Open AccessFrequency of Retinoblastoma at Lady Reading Hospital, Peshawar, Pakistan
Author(s) -
Zafar Iqbal,
Tahir Saeed
Publication year - 1970
Publication title -
asian journal of ophthalmology
Language(s) - English
Resource type - Journals
SCImago Journal Rank - 0.111
H-Index - 5
eISSN - 2452-0691
pISSN - 1560-2133
DOI - 10.35119/asjoo.v12i3.301
Subject(s) - medicine , cryotherapy , retinoblastoma , enucleation , presentation (obstetrics) , surgery , cohort , demographics , pediatrics , biochemistry , chemistry , demography , sociology , gene
Aim: To ascertain the demographics, clinical features, and treatment options for children with retinoblastoma. Methods: This was a hospital-based cohort study of all children with retinoblastoma presenting from 1 January 2008 to 31 December 2008. Demographic data, presenting features, family history, and findings identified during examination were recorded for each patient. The tumours were classified using the Reese- Ellsworth classification system. Documentation of the tumours included examination under anesthesia, ultrasound B- scan, and computed tomography scan as well as histopathological reporting of enucleated eyes.Results: Twenty seven new patients with retinoblastoma were identified and 36 eyes were affected, with a bilaterality rate of 33%. The frequency was 4.1, with a bimodal peak of presentation of younger than 1 yearand 4 years. The mean age at diagnosis was 3.2 years (SD, 2.5 years; range, 3 months to 8 years). Most of the patients were boys, (59%) and most were in the age range of 1 to 5 years (66%). There was a male preponderance (5:1) amongst patients younger than 1 year and the male to female ratio was equal (1:1) in the 1 to 5 years age range. Leukocoria was the main presentation in 38% of eyes and 19% presented with proptosis. Enucleation/exenteration was performed for 17 unilateral eyes (94%) and 5 bilateral eyes (27%) with group V disease. Groups I and II tumours (n = 1 and n = 7 for unilateral and bilateral eyes, respectively) were treated conservatively with cryotherapy or chemotherapy alone or in combination. The commonest treatment for bilateral disease was enucleation of 1 eye and chemotherapy for the fellow eye (22%).
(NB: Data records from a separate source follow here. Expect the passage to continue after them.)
<file path="config.mk">
export PLATFORM = sky130hd
export DESIGN_NAME = move_arbiter
export DESIGN_NICKNAME = d
export VERILOG_FILES = /design/src/rtl/move_arbiter.sv
export SDC_FILE = /design/constraint.sdc
export NUM_CORES = 1
export LEC_CHECK = 0
export CORE_ASPECT_RATIO = 0.5
export CORE_UTILIZATION = 35
export DETAILED_ROUTE_END_ITERATION = 6
export GPL_TIMING_DRIVEN = 0
export PLACE_DENSITY = 0.82
export SLEW_MARGIN = 20
export SYNTH_ARGS = -nofsm -noshare
export SYNTH_HDL_FRONTEND = slang
export SYNTH_SLANG_ARGS = --single-unit
</file>
<file path="constraint.sdc">
create_clock -name clk -period 4.75 [get_ports clk]
set_clock_uncertainty 0.05 [all_clocks]
set_input_delay 0.95 -clock clk [delete_from_list [all_inputs] [get_ports clk]]
set_output_delay 0.95 -clock clk [all_outputs]
set_load 0.01 [all_outputs]
</file>
<file path="src/rtl/move_arbiter.sv">
// move_arbiter: sequencer and arbiter for the Connect-4 board write port.
// It accepts column-drop requests from three sources (local buttons, the
// Arduino link and the random-move generator) and grants them with the fixed
// priority random > local > Arduino. It scans the granted column bottom-up in
// the live grid and issues a single-cycle write for the landing cell.
// A full column or an out-of-range column gives a reject pulse instead.
//
// Optional feature macro: MOVE_ARB_PENDING_EN. When it is defined, a one-deep
// buffer keeps the best eligible request that arrives while busy.
//
// Ports:
//   clk, rst        clock; synchronous active-high reset
//   turn_player     turn owner (01 P1, 10 P2; 00/11 block all requests)
//   loc_req/loc_col local request pulse and column (eligible only on P1 turn)
//   ard_req/ard_col Arduino request pulse and column (eligible only on P2 turn)
//   rnd_req/rnd_col random request pulse and column (eligible on either turn)
//   grid_in         board contents, cell (r,c) at [(r*COLS+c)*2 +: 2]
//   wr_en           single-cycle board write strobe
//   wr_row/wr_col   landing cell
//   wr_cell         code to write (turn_player latched at grant)
//   grant_src       active source: 00 none, 01 local, 10 Arduino, 11 random
//   busy            high outside IDLE
//   move_done       pulse after a successful write
//   move_reject     pulse for a full or out-of-range column
module move_arbiter #(
  parameter int ROWS = 6,
  parameter int COLS = 7
) (
  input  logic                   clk,
  input  logic                   rst,
  input  logic [1:0]             turn_player,
  input  logic                   loc_req,
  input  logic [2:0]             loc_col,
  input  logic                   ard_req,
  input  logic [2:0]             ard_col,
  input  logic                   rnd_req,
  input  logic [2:0]             rnd_col,
  input  logic [ROWS*COLS*2-1:0] grid_in,
  output logic                   wr_en,
  output logic [2:0]             wr_row,
  output logic [2:0]             wr_col,
  output logic [1:0]             wr_cell,
  output logic [1:0]             grant_src,
  output logic                   busy,
  output logic                   move_done,
  output logic                   move_reject
);

  localparam int GW = ROWS * COLS * 2;
  localparam int IW = $clog2(GW);
  localparam logic [2:0] ROW_TOP = 3'(ROWS - 1);
  localparam logic [2:0] COL_MAX = 3'(COLS - 1);

  localparam logic [1:0] SRC_NONE = 2'b00;
  localparam logic [1:0] SRC_LOC  = 2'b01;
  localparam logic [1:0] SRC_ARD  = 2'b10;
  localparam logic [1:0] SRC_RND  = 2'b11;

  typedef enum logic [2:0] {
    S_IDLE,
    S_SCAN,
    S_WRITE,
    S_DONE,
    S_REJECT
  } state_t;

  state_t     r_state, w_state_nxt;
  logic [2:0] r_row, w_row_nxt;
  logic [2:0] r_col, w_col_nxt;
  logic [1:0] r_cell, w_cell_nxt;
  logic [1:0] r_grant, w_grant_nxt;

  function automatic logic eligible(input logic [1:0] src, input logic [1:0] turn);
    case (src)
      SRC_LOC: return turn == 2'b01;
      SRC_ARD: return turn == 2'b10;
      SRC_RND: return (turn == 2'b01) || (turn == 2'b10);
      default: return 1'b0;
    endcase
  endfunction

  // Live arbitration among this cycle's eligible requests.
  logic       w_live_vld;
  logic [1:0] w_live_src;
  logic [2:0] w_live_col;

  always_comb begin
    w_live_vld = 1'b0;
    w_live_src = SRC_NONE;
    w_live_col = '0;
    if (rnd_req && eligible(SRC_RND, turn_player)) begin
      w_live_vld = 1'b1;
      w_live_src = SRC_RND;
      w_live_col = rnd_col;
    end else if (loc_req && eligible(SRC_LOC, turn_player)) begin
      w_live_vld = 1'b1;
      w_live_src = SRC_LOC;
      w_live_col = loc_col;
    end else if (ard_req && eligible(SRC_ARD, turn_player)) begin
      w_live_vld = 1'b1;
      w_live_src = SRC_ARD;
      w_live_col = ard_col;
    end
  end

  logic       w_sel_vld;
  logic [1:0] w_sel_src;
  logic [2:0] w_sel_col;

`ifdef MOVE_ARB_PENDING_EN
  logic       r_pvld, w_pvld_nxt;
  logic [1:0] r_psrc, w_psrc_nxt;
  logic [2:0] r_pcol, w_pcol_nxt;
  logic       w_pend_ok;

  function automatic logic [1:0] rank(input logic [1:0] src);
    case (src)
      SRC_RND: return 2'd2;
      SRC_LOC: return 2'd1;
      default: return 2'd0;
    endcase
  endfunction

  // A buffered entry is rechecked against the current turn; if it is no
  // longer eligible it is discarded and the live inputs get the slot.
  assign w_pend_ok = r_pvld && eligible(r_psrc, turn_player);
  assign w_sel_vld = w_pend_ok || w_live_vld;
  assign w_sel_src = w_pend_ok ? r_psrc : w_live_src;
  assign w_sel_col = w_pend_ok ? r_pcol : w_live_col;
`else
  assign w_sel_vld = w_live_vld;
  assign w_sel_src = w_live_src;
  assign w_sel_col = w_live_col;
`endif

  // Cell under the scan pointer in the live grid.
  logic [IW-1:0] w_base;
  logic [1:0]    w_cell_cur;
  assign w_base     = IW'((int'(r_row) * COLS + int'(r_col)) * 2);
  assign w_cell_cur = grid_in[w_base +: 2];

  always_comb begin
    w_state_nxt = r_state;
    w_row_nxt   = r_row;
    w_col_nxt   = r_col;
    w_cell_nxt  = r_cell;
    w_grant_nxt = r_grant;
`ifdef MOVE_ARB_PENDING_EN
    w_pvld_nxt  = r_pvld;
    w_psrc_nxt  = r_psrc;
    w_pcol_nxt  = r_pcol;
`endif
    case (r_state)
      S_IDLE: begin
`ifdef MOVE_ARB_PENDING_EN
        w_pvld_nxt = 1'b0;
`endif
        if (w_sel_vld) begin
          w_col_nxt   = w_sel_col;
          w_cell_nxt  = turn_player;
          w_grant_nxt = w_sel_src;
          w_row_nxt   = '0;
          w_state_nxt = (w_sel_col > COL_MAX) ? S_REJECT : S_SCAN;
        end
      end
      S_SCAN: begin
        if (w_cell_cur == 2'b00) begin
          w_state_nxt = S_WRITE;
        end else if (r_row == ROW_TOP) begin
          w_state_nxt = S_REJECT;
        end else begin
          w_row_nxt = r_row + 3'd1;
        end
      end
      S_WRITE: w_state_nxt = S_DONE;
      S_DONE, S_REJECT: begin
        w_state_nxt = S_IDLE;
        w_grant_nxt = SRC_NONE;
      end
      default: w_state_nxt = S_IDLE;
    endcase
`ifdef MOVE_ARB_PENDING_EN
    // Only strictly higher priority replaces a held entry; ties keep the first.
    if ((r_state != S_IDLE) && w_live_vld &&
        (!r_pvld || (rank(w_live_src) > rank(r_psrc)))) begin
      w_pvld_nxt = 1'b1;
      w_psrc_nxt = w_live_src;
      w_pcol_nxt = w_live_col;
    end
`endif
  end

  always_ff @(posedge clk) begin
    if (rst) begin
      r_state <= S_IDLE;
      r_row   <= '0;
      r_col   <= '0;
      r_cell  <= '0;
      r_grant <= '0;
`ifdef MOVE_ARB_PENDING_EN
      r_pvld  <= 1'b0;
      r_psrc  <= '0;
      r_pcol  <= '0;
`endif
    end else begin
      r_state <= w_state_nxt;
      r_row   <= w_row_nxt;
      r_col   <= w_col_nxt;
      r_cell  <= w_cell_nxt;
      r_grant <= w_grant_nxt;
`ifdef MOVE_ARB_PENDING_EN
      r_pvld  <= w_pvld_nxt;
      r_psrc  <= w_psrc_nxt;
      r_pcol  <= w_pcol_nxt;
`endif
    end
  end

  // The write strobe is gated by rst so a reset landing on WRITE suppresses it.
  assign wr_en       = (r_state == S_WRITE) && !rst;
  assign wr_row      = r_row;
  assign wr_col      = r_col;
  assign wr_cell     = r_cell;
  assign grant_src   = r_grant;
  assign busy        = (r_state != S_IDLE);
  assign move_done   = (r_state == S_DONE);
  assign move_reject = (r_state == S_REJECT);

endmodule

</file>
; Yosys cells after proc, flatten, opt, wreduce, memory -nomap -nowiden
; Index checks and enable logic that the tools add are counted.
[op_classes]
add_sub_neg = 2
multipliers = 1
order_cmp = 1
n_eq_ne = 11
shift = 1
muxes = 23
reduce_logical = 16
[ops]
columns = op, n
row1 = 84-bit by 8-bit variable part select with 2-bit output, 1
row2 = 3-bit 2-to-1 mux, 10
row3 = 3-bit case mux with 3 select lines, 1
row4 = 2-bit 2-to-1 mux, 4
row5 = 6-bit by 3-bit adder with 6-bit output, 1
row6 = "3-bit by 2-bit == test with 1-bit output, second input constant", 2
row7 = "3-bit == test, second input constant", 2
row8 = "3-bit by 3-bit multiplier with 6-bit output, second input constant", 1
row9 = 1-bit 2-to-1 mux, 6
row10 = "2-bit != test, second input constant", 3
row11 = 3-bit case mux with 2 select lines, 1
row12 = 2-bit AND reduction, 3
row13 = 1-bit logical AND, 4
row14 = 2-bit case mux with 2 select lines, 1
row15 = 4-bit AND reduction, 1
row16 = 2-bit nonzero test, 2
row17 = "3-bit by 1-bit adder with 3-bit output, second input constant", 1
row18 = "3-bit by 1-bit == test with 1-bit output, second input constant", 1
row19 = "3-bit > comparator, second input constant", 1
row20 = 3-bit logical NOT, 1
row21 = "3-bit != test, second input constant", 1
row22 = 3-bit nonzero test, 1
row23 = "2-bit by 1-bit == test with 1-bit output, second input constant", 1
row24 = "2-bit == test, second input constant", 1
row25 = 4 further kinds, 4
[word_totals]
reg_bits = 13
input_bits = 100
out_inout_bits = 14
elab_cells = 60

; Logic depth before layout (Yosys ltp)
[logic_depth]
ltp_word = 15
depth_mapped = 16

; Least setup slack after synthesis
; OpenSTA, ideal clock, no wires.
[synth_timing]
kind = register -> register
startpoint = register r_row[2] (netlist: wr_row[2])
endpoint = register r_row[0] (netlist: wr_row[0])
setup_time_ps = 117
arrival_ps = 4091
slack_ps = 493
stages_incl_launch_ff = 12
n_path_buf = 0
period_less_slack_ps = 4257
path_cell_list = dfxtp_1 > fa_1 > inv_1 > fa_1 > fa_1 > xor2_2 > mux4_2 > o211a_1 > o211a_1 > o32ai_4 > o32ai_1 > a22o_1
[synth_via]
elab_chain_cells = 6
[synth_rtl]
columns = item, line
row1 = "start, declared", 68  ; logic [2:0] r_row, w_row_nxt;
row2 = "start signal, assigned", 207  ; r_row <= w_row_nxt;
row3 = 3-bit by 3-bit multiplier with 6-bit output, 139  ; assign w_base = IW'((int'(r_row) * COLS + int'(r_col)) * 2);
row4 = 6-bit by 3-bit adder with 6-bit output, 139
row5 = 84-bit by 8-bit variable part select with 2-bit output, 140  ; assign w_cell_cur = grid_in[w_base +: 2];
row6 = 2-bit logical NOT, 167  ; if (w_cell_cur == 2'b00) begin
row7 = 2-bit != test (no source line), -
row8 = 4-bit AND reduction (no source line) (*), -
; Mark *: on every way between the ends. The rest lies on a longest branch, timed or not.
; A chain may end at the register's enable or synchronous reset.

; Worst setup path after layout
; Ends and elaborated chain as after synthesis.

==> results.yml <==
synth:
  synth_top_area_frac: 0.168
  synth_area_um2: 1550
  synth_top_area_cell: "dfxtp_1"
  synth_compound_area_frac: 0.242
  synth_cells: 202
  ys.flop_type: "dfxtp_1"
  ys_types: 46
  netlist_top_cells_area: "dfxtp_1, ha_1, nor3_1"
  synth_xor_area_frac: 0.0275
  post-synth-top-count-cell: "nor2_1"
  ys_seq_elements: 13
  async_flop_share: 0
  yosysSeqAreaShare: 0.168
  synth_nets: 319
  synth.area.mux_share: 0.0469
  synth_warnings: 0
  synth_common_cells: "nor2_1, nor3_1, inv_1"
  yosys.area_share.adder: 0.157
  synth.avg_cell_area_um2: 7.66
  synth_top_family_by_area: "simple AND/OR/NAND/NOR gates"
  synth-edff-count: 0
  synth-simple-area-share: 0.297
sta:
  setup_violations: 0
  finalCriticalPeriod_ns: 4.52
  setup_tns_ns: 0
  slew-limit-headroom: 0.619
  rsz0062_at_grt: "no"
  period_share: 0.952
  maxSlewViolCount: 0
  worst_pin_slew_ns: 0.567
  fmax_mhz: 221
  hold_viol: 0
route:
  first_pass_iters: 4
  wl_per_cell_um: 13.6
  dr_total_vias: 1953
  vias_per_cell: 5.24
  drt-total-wl_um: 5070
  initialDrtViolationCount: 18
  antenna_left: 0
  drcViolationCount: 0
floorplan:
  fp.dieW_um: 96.0
  fp.dieH_um: 49.0
  rows: 16
  io_pins: 114
  die-area_um2: 4710
  start_util: 0.381
  core_area_um2: 4060
job:
  drv_cap: 0
clock_network:
  clk_pin_slew_worst_paths_ns: 0.06
  cts_tree: "built"
  cts-buffers-inserted: 3
  clk_latency_ns: 0.24
  cts_setup_buffers: 0
  ctsResizeCount: 0
  holdBufCountCts: 0
  cts-root-buf: "clkbuf_8"
  cts_sinks: 13
  h-tree-depth: 1
  clockBufferDepth: 2
setup_path:
  r2r_cells: 11
  cp.required_ns: 4.84
  critPathMaxFanout: 10
  r2r-end: "wr_row[0]$_SDFFE_PP0P_"
  worstSetupStartpointType: "flop"
  cp_data_arrival_time_ns: 4.61
  crit_type: "flop to flop"
  reg2reg_from: "wr_row[2]$_SDFFE_PP0P_"
  critPathCaptureType: "flop"
  reg2reg_slack_ns: 0.23
power_and_ir_drop:
  clock_power_share: 0.143
  ir_drop_mv: 0.230
  switchingPower_uw: 278
  powerDensity_nw_per_um2: 250
  intPower_uw: 422
  p_leak_nw: 1.07
  p_sw_frac: 0.397
  p_seq_frac: 0.217
  comb_power_share: 0.640
placed_design:
  post-dp-hpwl_um: 4200
  place.gp.congestion: 0.740
  port_buffers: 113
cells_and_area:
  fin_nets: 437
  antennaDiodeCount: 0
  drive_above_1_share: 0.0345
  utilization: 0.690
  area_growth_pct: 81.1
min_path:
  hold_depth: 2
  holdCritPathClass: "flop to flop"
  min-delay-start: "grant_src[1]$_SDFFE_PP0P_"
  worstHoldEndpoint: "grant_src[1]$_SDFFE_PP0P_"
global_route:
  grt-ovfl-total: 0
  grt_max_degree: 11
  grtUsageTotal: 0.219
  grt_pass1_vias: 2000
  grt_pass1_wl_um: 8360
  antenna_found_initial: 0
run_status:
  status: "complete, no violations"
worst max path at each step:
stage                                 startpoint                      to  slack [ns]
after global placement    wr_row[2]$_SDFFE_PP0P_  wr_row[1]$_SDFFE_PP0P_        0.16
after detailed placement  wr_row[2]$_SDFFE_PP0P_  wr_row[0]$_SDFFE_PP0P_        0.16
after global routing      wr_row[2]$_SDFFE_PP0P_  wr_row[1]$_SDFFE_PP0P_        0.05
after floorplan           wr_row[2]$_SDFFE_PP0P_  wr_row[0]$_SDFFE_PP0P_        0.49
after CTS                 wr_row[2]$_SDFFE_PP0P_  wr_row[0]$_SDFFE_PP0P_        0.14
final                     wr_row[2]$_SDFFE_PP0P_  wr_row[0]$_SDFFE_PP0P_        0.23
through the flow:
stage / total power, mW / cell area, um2 / hold WS, ns / worst slack [ns] / instances
2_1_floorplan: 0.417 / 1550 / 0.426 / 0.493 / 202
3_3_place_gp: 0.592 / 2750 / 0.403 / 0.159 / 369
3_5_place_dp: 0.599 / 2750 / 0.401 / 0.157 / 369
4_1_cts: 0.703 / 2790 / 0.414 / 0.145 / 373
5_1_grt: 0.759 / 2800 / 0.442 / 0.0467 / 373
6_report: 0.700 / 2800 / 0.410 / 0.226 / 373
cell usage in the layout, fill, tap and decap left out, types with 7 or more instances in the layout:
master / instances
nand2_1: 10
a21oi_1: 9
nor3_1: 21
nor2_1: 25
nor3b_1: 7
ha_1: 13
o21ai_0: 8
inv_1: 17
dfxtp_1: 13
clkdlybuf4s50_1: 113
clkbuf_1: 8
cell type report:
cell class,instances,area (um2)
flip-flops and latches,13,260
multi-input cells,164,1200
well taps,54,67.6
plain buffers,8,31.3
fillers,336,1260
inverters,17,63.8
repair buffers,113,1130
clock buffers,4,45.0
power groups by stage:
stage	Sequential, mW	Combinational (mW)	Clock (mW)
6_report	0.152	0.448	0.100
5_1_grt	0.156	0.495	0.107
4_1_cts	0.152	0.450	0.102
3_5_place_dp	0.153	0.446	0
3_3_place_gp	0.153	0.439	0
2_1_floorplan	0.154	0.263	0
critical path, cell delays in order, from the launching register on:
cell,delay [ns]
dfxtp_1,0.54
fa_1,0.48
inv_1,0.09
fa_1,0.46
fa_1,0.56
xor2_4,0.36
mux4_2,0.57
o211a_1,0.22
o211a_1,0.23
o32ai_4,0.42
o32ai_1,0.17
a22o_1,0.25
state kept, by name, summed over array words and instances, names as in the netlist:
signal and flops:
wr_cell 2, wr_row 3, grant_src 2, r_state 3, wr_col 3
per-layer routing:
metal  share of wire  vias to the layer above  global-route usage
met5               0                        -                   0
met2            0.50                       54               0.422
met1            0.42                      901               0.251
met3           0.074                        6              0.0312
met4           0.010                        0              0.0572
li1                -                      992                   -
cells by family (layout without fill, tap and decap cells):
| group | Yosys count | in the layout |
|---|---|---|
| multiplexers | 6 | 6 |
| XOR/XNOR | 4 | 4 |
| buffers and inverters | 25 | 142 |
| flip-flops | 13 | 13 |
| AO/OA/AOI/OAI | 48 | 48 |
| AND/OR/NAND/NOR | 89 | 89 |
| adder cells (fa/ha/maj) | 17 | 17 |
Power figures use the tool's default switching activity.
Radiotherapy was advised for patients with histopathological evidence of optic nerve involvement (25%).Conclusions: Retinoblastoma usually affects infants and children younger than 5 years, with no sexual or racial predilection. One-third of patients demonstrate bilaterality, with leukocoria as the commonest presenting feature and proptosis as a feature of late presentation. In bilateral retinoblastoma, primary enucleation of one eye with conservative chemotherapy and/or cryotherapy of the fellow eye is advocated.